What matters here is the structure of economic networks: see for example this paper by Daron Acemoglu and these papers in the JEP. Bank failures matter because banks are key hubs, in three different senses:
- Banks emulate each others' strategies. As Frances says, they herd. The failure of one is therefore likely to be correlated with the failure of others.
- One bank's failure will have a chilling effect on others; they'll try to hoard cash by withdrawing credit.
- Non-financial firms can't easily switch away from bank finance. As an empirical matter, private equity, P2P lending, crowdfunding and suchlike were not sufficient to replace lost bank credit. For this reason, the collapse of RBS was not like the demise of Woolworths. People could easily get their pick n mix elsewhere; they couldn't so easily get finance elsewhere. For this reason the collapse of banks had horrible macroeconomic effects.
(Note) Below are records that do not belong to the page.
<file path="config.mk">
export PLATFORM = sky130hd
export DESIGN_NAME = axi_eth_tx_arb
export DESIGN_NICKNAME = d
export VERILOG_FILES = /design/src/rtl/axi_eth_tx_arb.sv
export SDC_FILE = /design/constraint.sdc
export NUM_CORES = 1
export LEC_CHECK = 0
export ABC_CLOCK_PERIOD_IN_PS = 1900
export BUFFER_PORTS_ARGS = -buffer_cell sky130_fd_sc_hd__buf_2
export CAP_MARGIN = 20
export CORE_UTILIZATION = 45
export CTS_BUF_LIST = sky130_fd_sc_hd__clkbuf_8
export CTS_CLUSTER_DIAMETER = 200
export CTS_CLUSTER_SIZE = 28
export DETAILED_ROUTE_END_ITERATION = 10
export PLACE_DENSITY = 0.81
export SYNTH_ARGS = -nofsm -noshare
export SYNTH_HDL_FRONTEND = slang
export SYNTH_SLANG_ARGS = --single-unit
</file>
<file path="constraint.sdc">
create_clock -name clk -period 1.9 [get_ports clk]
set_clock_uncertainty 0.1 [all_clocks]
set_input_delay 0.19 -clock clk [delete_from_list [all_inputs] [get_ports clk]]
set_output_delay 0.19 -clock clk [all_outputs]
set_load 0.01 [all_outputs]
</file>
<file path="src/rtl/axi_eth_tx_arb.sv">
// axi_eth_tx_arb: round-robin ARP/IPv4 frame scheduler onto one MAC TX stream with header insertion.
// Define AXI_ETH_TX_PAD_EN to pad short frames to 60 bytes.
module axi_eth_tx_arb #(
   parameter logic [23:0] MAC_MSB = 24'h010203,
   parameter logic [23:0] MAC_LSB = 24'h040506
) (
   input  logic        clk,
   input  logic        aresetn,
   input  logic [7:0]  arp_axis_tdata,
   input  logic        arp_axis_tvalid,
   input  logic        arp_axis_tlast,
   output logic        arp_axis_tready,
   input  logic [47:0] arp_dst_mac,
   input  logic [7:0]  ip_axis_tdata,
   input  logic        ip_axis_tvalid,
   input  logic        ip_axis_tlast,
   output logic        ip_axis_tready,
   input  logic [47:0] ip_dst_mac,
   output logic [7:0]  mac_axis_tdata,
   output logic        mac_axis_tvalid,
   output logic        mac_axis_tlast,
   input  logic        mac_axis_tready,
   output logic        busy,
   output logic [1:0]  grant
);
`ifdef AXI_ETH_TX_PAD_EN
   typedef enum logic [1:0] {S_IDLE, S_HEADER, S_PAYLOAD, S_PAD} state_t;
   logic [10:0] byte_cnt;
`else
   typedef enum logic [1:0] {S_IDLE, S_HEADER, S_PAYLOAD} state_t;
`endif
   state_t state, state_nxt;
   logic [47:0] dst_mac;
   logic [15:0] ethertype;
   logic [3:0] hdr_idx;
   logic [111:0] hdr_sh;
   logic last_ip, req, pick_ip, sel_ip, acc;
   logic [7:0] src_data;
   logic src_valid, src_last;
   assign hdr_sh = {dst_mac, MAC_MSB, MAC_LSB, ethertype} << {hdr_idx, 3'b000};
   assign req = arp_axis_tvalid | ip_axis_tvalid;
   // On a tie the port that did not win last time is served
   assign pick_ip = ip_axis_tvalid & (~arp_axis_tvalid | ~last_ip);
   assign sel_ip = grant[1];
   assign src_data = sel_ip ? ip_axis_tdata : arp_axis_tdata;
   assign src_valid = sel_ip ? ip_axis_tvalid : arp_axis_tvalid;
   assign src_last = sel_ip ? ip_axis_tlast : arp_axis_tlast;
   assign acc = mac_axis_tvalid & mac_axis_tready;
   assign busy = state != S_IDLE;
   always_comb begin
      state_nxt = state;
      mac_axis_tvalid = 1'b0;
      mac_axis_tlast = 1'b0;
      mac_axis_tdata = 8'h00;
      arp_axis_tready = 1'b0;
      ip_axis_tready = 1'b0;
      case (state)
         S_IDLE: state_nxt = req ? S_HEADER : S_IDLE;
         S_HEADER: begin
            mac_axis_tvalid = 1'b1;
            mac_axis_tdata = hdr_sh[111:104];
            state_nxt = (mac_axis_tready && hdr_idx == 4'd13) ? S_PAYLOAD : S_HEADER;
         end
         S_PAYLOAD: begin
            mac_axis_tvalid = src_valid;
            mac_axis_tdata = src_data;
            mac_axis_tlast = src_last;
            arp_axis_tready = ~sel_ip & mac_axis_tready;
            ip_axis_tready = sel_ip & mac_axis_tready;
            state_nxt = (src_valid && mac_axis_tready && src_last) ? S_IDLE : S_PAYLOAD;
`ifdef AXI_ETH_TX_PAD_EN
            if (src_valid && mac_axis_tready && src_last && byte_cnt < 11'd59) begin
               mac_axis_tlast = 1'b0;
               state_nxt = S_PAD;
            end
`endif
         end
`ifdef AXI_ETH_TX_PAD_EN
         S_PAD: begin
            mac_axis_tvalid = 1'b1;
            mac_axis_tlast = byte_cnt == 11'd59;
            state_nxt = (mac_axis_tready && byte_cnt == 11'd59) ? S_IDLE : S_PAD;
         end
`endif
         default: state_nxt = S_IDLE;
      endcase
   end
   always_ff @(posedge clk) begin
      if (!aresetn) state <= S_IDLE;
      else state <= state_nxt;
   end
   always_ff @(posedge clk) begin
      if (!aresetn) begin
         grant <= 2'b00;
         last_ip <= 1'b1;
         hdr_idx <= 4'd0;
         dst_mac <= 48'h0;
         ethertype <= 16'h0;
`ifdef AXI_ETH_TX_PAD_EN
         byte_cnt <= 11'd0;
`endif
      end else begin
         if (state == S_IDLE && req) begin
            grant <= pick_ip ? 2'b10 : 2'b01;
            last_ip <= pick_ip;
            dst_mac <= pick_ip ? ip_dst_mac : arp_dst_mac;
            ethertype <= pick_ip ? 16'h0800 : 16'h0806;
            hdr_idx <= 4'd0;
         end
         if (state == S_HEADER && acc) hdr_idx <= hdr_idx + 4'd1;
         if (state != S_IDLE && state_nxt == S_IDLE) grant <= 2'b00;
`ifdef AXI_ETH_TX_PAD_EN
         if (state == S_IDLE && req) byte_cnt <= 11'd0;
         else if (acc && byte_cnt != 11'h7ff) byte_cnt <= byte_cnt + 11'd1;
`endif
      end
   end
endmodule

</file>
-- Word-level counts from Yosys, hierarchy flattened
Index checks and enable logic that the tools add are counted.
- register bits after elaboration: 73
- input bits: 119
- output and inout bits: 15
- word-level logic and storage cells: 49
- add/subtract/negate cells: 1
- equal/unequal tests: 3
- shifts and indexed selects: 1
- multiplexer cells: 17
- bitwise logic cells: 10
- reduce and logical (&&, ||, !) cells: 11
- operator list (cell ; count):
    112-bit by 7-bit left shift with 112-bit output ; 1
    48-bit 2-to-1 mux ; 1
    8-bit case mux with 2 select lines ; 1
    4-bit 2-to-1 mux ; 2
    8-bit 2-to-1 mux ; 1
    1-bit logical AND ; 6
    1-bit 2-to-1 mux ; 6
    2-bit 2-to-1 mux ; 3
    2-bit case mux with 3 select lines ; 1
    4-bit by 1-bit adder with 4-bit output, second input constant ; 1
    1-bit AND ; 4
    4-bit equality test, second input constant ; 1
    2-bit zero test ; 2
    1-bit NOT ; 4
    2-bit nonzero test ; 2
    3-bit 2-to-1 mux ; 1
    2-bit by 1-bit equality test with 1-bit output, second input constant ; 1
    2-bit equality test, second input constant ; 1
    1-bit OR ; 2
    1-bit case mux with 2 select lines ; 1
    2-bit OR reduction ; 1

-- Longest topological paths before layout
- word-level depth: 8
- depth in mapped cells: 9
- gate-level depth less buffers: 6

-- Worst setup path before layout
No wires, ideal clock.
- kind: register to output
- from: register hdr_idx[0]
- to: output port mac_axis_tdata[2]
- arrival time: 1.440 ns
- data required time: 1.610 ns
- slack: 0.170 ns
- cell stages (with the launch flop): 9
- path buffers: 3
- cell sequence: dfxtp_1 buf_6 buf_8 buf_6 inv_1 ha_1 o22ai_1 nor2b_1 o22ai_1
- longest elaborated chain between the ends: 2
- RTL lines (item ; RTL line ; text):
    start: declaration ; 35 ; logic [3:0] hdr_idx;
    start signal: assignment ; 110 ; if (state == S_HEADER && acc) hdr_idx <= hdr_idx + 4'd1;
    112-bit by 7-bit left shift with 112-bit output ; 40 ; assign hdr_sh = {dst_mac, MAC_MSB, MAC_LSB, ethertype} << {hdr_idx, 3'b000};
    8-bit case mux with 2 select lines ; 57 ; case (state)
    end: declaration ; 19 ; output logic [7:0] mac_axis_tdata,
No other way between the ends.

-- Worst setup path after layout
- from: register hdr_idx[0]
- to: output port mac_axis_tdata[3]
Same word-level chain as after synthesis.

==> reports/qor.csv <==
metric;value;unit
Die ar.;7390;sq um
final-report hold violation count;0;
critical path endpoint category;output pin;
Vias;3276;
VDD IR max;0.530;mV
GR Overflow Total;0;
final design utilization;65.2;%
maximum number of pins on one net before global-route repair;51;
Met3 Wirelength;821;um
Final GP Congestion;0.875;
cell row count;30;
RSZ-0062 raised after global routing;true;
Synth Instances;320;
metal2 WL;4690;um
launching point of the worst reg2reg path;state[1];
initial antenna violation count;0;
max frequency;0.454;GHz
relative slew slack;53.4;%
Slew Viols, Final;0;
MaxCap Viol Count;0;
Area Growth Syn to Fin;39.5;%
Pleak;1.87;nW
Die Ht;86.0;um
crit path time final;2.20;ns
clock sink count;59;
fillers;554;
Antenna diodes;0;
hold slack final;0.0364;ns
I/O Pins;134;
layout cells sized above 1;47.3;%
Syn Nets;447;
final setup vio count;8;
M1 wire length;4060;um
setup ws final;-0.305;ns
first drt pass iteration count;8;
antenna violation net count after detailed routing;0;
CP startpoint kind;flop;
post-synthesis cell area;3170;sq um
dpl cell area;3990;sq um
Final Instance Area;4430;sq um
worst slew pin tran;0.696;ns
failing checks;negative setup slack;
Die Width;86.0;um
Synthesis Warnings;0;
drt total wl;9870;um
Wirelength per Cell;17.7;um
Synth cell types;42;
worst hold start;ip_dst_mac[9];
clock buffer depth;2;
arrival time at the worst endpoint;1.91;ns
Worst Path Required;1.61;ns
nets@finish;584;
number of port buffers;133;
area of the core;6790;sq um
syn avg cell area;9.92;sq um
crit path cell chain;buf_12 -> buf_4 -> mux2_2 -> a32oi_2 -> a31oi_2 -> buf_2;
max layer used;met4;
first-pass GRT wire length;14900;um
TritonCTS Buffers;9;
GRT Util Overall;26.5;%
Crit Path Max Fanout;8;
register clock-pin slew on the reported worst setup and hold paths;0.07;ns
Setup WS pre-CTS;0.0123;ns
cts hold-fix bufs;0;
CP startpoint;hdr_idx[0];
number of global-route vias before repair;2992;
Period Utilization, post-route;116;%
multi-input logic area;1900;sq um
#FFs+latches synth;59;
Power Density;760;nW/um^2
kind of critical path;flop to output pin;
initial drt markers;457;
clock latency on the worst-skew pair;0.33;ns
status;finished, violations left;
htree depth;3;
worst hold path type;primary input to flop;
worst stage delay on the critical path;0.37;ns
DRC;0;
crit path max-delay cell type;dfxtp_4;
Starting Density;46.7;%
Seq/Total Area, Yosys;37.2;%
CTS root buf;clkbuf_8;
post-DP HPWL;6850;um
CTS tree;built;
vias per cell;5.88;
Sequential cell area;1190;sq um
==> stage by stage <==
stage               power [W]  cells  TNS (ns)
CTS                   0.00336    554     -1.63
global placement      0.00206    532         0
detailed placement    0.00207    532         0
floorplan             0.00179    320         0
finish                0.00336    557     -1.76
global route          0.00352    557     -2.34
==> per-layer routing <==
layer | track usage, % | up-vias
met3 | 5.97 | 28
met2 | 43.7 | 187
met4 | 9.70 | 0
li1 | - | 1533
met5 | 0 | -
met1 | 33.9 | 1528
==> what timing repair did <==
item | CTS | global route
setup buffers | 6 | 3
endpoints found under the setup margin | 11 | 11
cloned | 1 | 0
pin swaps | 14 | 11
gates resized for setup | 26 | 10
==> final timing paths <==
| kind | to | depth (start not counted) | slack (ns) |
|---|---|---|---|
| worst max-delay path | mac_axis_tdata[3] | 6 | -0.30 |
| worst min-delay path | dst_mac[9] | 3 | 0.04 |
| worst max register to register | dst_mac[29] | 8 | 0.12 |
| worst min register to register | ethertype[11] | 2 | 0.37 |
==> synthesized netlist by cell type (all sizes together) <==
cell type	count	share of area (%)
ha	8	3.2
mux4	8	6.0
a21oi	16	2.5
nand4	3	0.59
a22oi	2	0.63
o221ai	1	0.28
a222oi	52	16
mux2	13	4.7
or2b	1	0.24
nor3	5	0.79
and3b	1	0.28
and2	1	0.20
a41oi	1	0.28
buf	18	3.8
mux2i	3	0.95
a31oi	1	0.20
a211oi	1	0.24
inv	11	1.3
o211ai	1	0.24
a32oi	2	0.55
and3	4	0.79
nand3b	2	0.47
nand2b	2	0.39
a21o	1	0.24
nand2	10	1.2
nand3	4	0.63
a21boi	3	0.71
nor2	11	1.3
nor2b	54	11
dfxtp	59	37
o22ai	3	0.59
o21ai	5	0.91
clkbuf	13	1.5
==> area by class of cell <==
cell class,instances,share of cell area (%)
Sequential cell,59,27.0
Timing Repair Buffer,157,21.4
Multi-Input combinational cell,219,42.8
Tap cell,96,2.71
Inverter,11,0.989
Clock buffer,11,3.42
Clock inverter,4,1.67
==> report_power, final <==
group / switching (W) / internal (W) / leakage [nW]
registers: 0.0000800 / 0.00133 / 0.489
clock network: 0.000471 / 0.000802 / 0.115
logic: 0.000316 / 0.000359 / 1.26
total: 0.000868 / 0.00250 / 1.87
==> cells by family (layout without fill, tap and decap cells) <==
kind of cell / after synthesis / in the layout / share of synthesized area (%)
AO/OA/AOI/OAI: 89 / 89 / 23.8
adder cells (fa/ha/maj): 8 / 8 / 3.15
buffers and inverters: 42 / 183 / 6.66
flip-flops: 59 / 59 / 37.2
multiplexers: 24 / 24 / 11.7
AND/OR/NAND/NOR: 98 / 98 / 17.5
==> registers in the layout, indices dropped and copies added (netlist names) <==
signal / cells
dst_mac: 48
ethertype: 2
grant: 2
hdr_idx: 4
last_ip: 1
state: 2
==> critical path, delay by kind of cell (launching register included) <==
family	cells	cell delay, ns
flip-flops	1	0.37
multiplexers	1	0.35
buffers and inverters	3	0.43
AO/OA/AOI/OAI	2	0.43
==> cell usage in the layout (no fill, tap or decap), types with 4 or more instances in the layout <==
master and instances:
a21oi_1 12, a222oi_1 52, buf_12 5, buf_2 133
buf_4 14, clkbuf_8 11, dfxtp_1 54, ha_1 4
ha_4 4, inv_1 9, mux2_2 12, mux4_2 8
nand2_1 9, nor2_1 10, nor2b_1 53, nor3_1 5
No activity file was read; power rests on OpenSTA's default activity.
It's for this reason that I say Frances understates the problem. The flaw with representative agent models isn't that they ignored the financial sector or that they forgot that "expectations are driven as much by emotion as logic." These problems are fixable. The problem is that recessions sometimes arise from interactions between firms and from firms position within networks; the failure of a hub matters whereas the failure of a spoke doesn't. Representative agent models, by definition, omit this. To this extent, we need a different paradigm. And perhaps this paradigm will only ever allow us to understand events after the fact rather than predict them.
We must, however, remember something else. Even if we had a fantastic macroeconomic theory, there is no guarantee whatsoever that governments will use it for policy purposes. As Simon says, we have a perfectly good theory of what fiscal policy should be at the ZLB - and it is being ignored.
Explanation and prediction are two different things. And good policy is a third different thing.
* Caveat: a current account deficit means that domestic investment exceeds domestic saving. This implies that domestic banks' lending might well be rising faster than deposits, implying a reliance upon other sources of funding.